Wnt signaling and
cadherin-mediated adhesion have been implicated in both processes of embryonic development and the progression of
carcinomas. Recent experimental studies revealed that Wnt signaling and
cadherin-mediated cell adhesion have close crosstalk with each other. A comprehensive model that investigates the dynamic balance of β-
catenins in Wnt signaling and cell adhesion will improve our understanding to embryonic development and
carcinomas. We constructed a network model to evaluate the dynamic interplay between adhesion and Wnt signaling.

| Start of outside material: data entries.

===== config.mk =====
export PLATFORM = sky130hd
export DESIGN_NAME = lph_ctrl
export DESIGN_NICKNAME = d
export VERILOG_FILES = /design/src/sv/lph_pkg.sv /design/src/sv/lph_ctrl.sv
export SDC_FILE = /design/constraint.sdc
export NUM_CORES = 1
export LEC_CHECK = 0
export ABC_AREA = 1
export BUFFER_PORTS_ARGS = -buffer_cell sky130_fd_sc_hd__buf_2
export CORE_MARGIN = 5
export CORE_UTILIZATION = 37
export DETAILED_ROUTE_END_ITERATION = 10
export MAX_ROUTING_LAYER = met4
export PLACE_DENSITY = 0.57
export SETUP_SLACK_MARGIN = 0.02
export SLEW_MARGIN = 20
export SYNTH_ARGS = -nofsm -noshare
export SYNTH_HDL_FRONTEND = slang
export SYNTH_SLANG_ARGS = --single-unit

===== constraint.sdc =====
create_clock -name i_clk -period 4.7 [get_ports i_clk]
set_clock_uncertainty 0.15 [all_clocks]
set_input_delay 0.47 -clock i_clk [delete_from_list [all_inputs] [get_ports i_clk]]
set_output_delay 0.47 -clock i_clk [all_outputs]
set_load 0.1 [all_outputs]

===== src/sv/lph_pkg.sv =====
// Shared types and constants of the linear probing max-value hash table.
package lph_pkg;

    // Payload widths of the transaction fields and the default table size
    localparam int KEY_W          = 16;
    localparam int VALUE_W        = 16;
    localparam int TABLE_SIZE_DEF = 1024;

    // Operation codes
    localparam logic OP_UPSERT = 1'b0;
    localparam logic OP_QUERY  = 1'b1;

    // Status codes
    localparam logic ST_OK   = 1'b0;
    localparam logic ST_FULL = 1'b1;

    // Request payload
    typedef struct packed {
        logic               operation;
        logic [KEY_W-1:0]   key;
        logic [VALUE_W-1:0] value;
    } t_req;

    // Response payload
    typedef struct packed {
        logic               status;
        logic               found;
        logic [KEY_W-1:0]   worst_key;
        logic [VALUE_W-1:0] worst_value;
    } t_rsp;

    // One slot of the table memory
    typedef struct packed {
        logic               used;
        logic [KEY_W-1:0]   key;
        logic [VALUE_W-1:0] value;
    } t_slot;

endpackage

The network is decomposed into three interdependent modules: the cell adhesion, the degradation circle and the transcriptional regulation. In the cell adhesion module, we consider the effect of
cadherin's lateral clustering. We found adhesion negatively contributes to Wnt signaling through competition for cytoplasmic β-
catenins. In the network of degradation circle, we incorporated features from various existing models. Our simulations reproduced the most recent experimental phenomena with semi-quantitative accuracy. Finally, in the transcriptional regulation module, we developed a function selection strategy to analyze the outcomes of genetic feedback loops in modulating the gene expression of Wnt targets. The specific cellular phenomena such as
cadherin switch and Axin oscillation were archived and their
biological insights were discussed. Our model provides the theoretical basis of how spatial organization regulates the dynamics of cellular signaling pathways. We suggest that cell adhesion affects Wnt signaling in both negative and positive ways.
Cadherins can inhibit Wnt signaling not only in a way as a stoichiometric binding partner of β-
catenins that sequesters them from signaling, but also in a way through their clustering to impacts the rate at which β-
catenins are involved in the destruction loop. Additionally,
cadherin clustering increases the phosphorylation rate of β-
catenins and promotes its signaling in nucleus.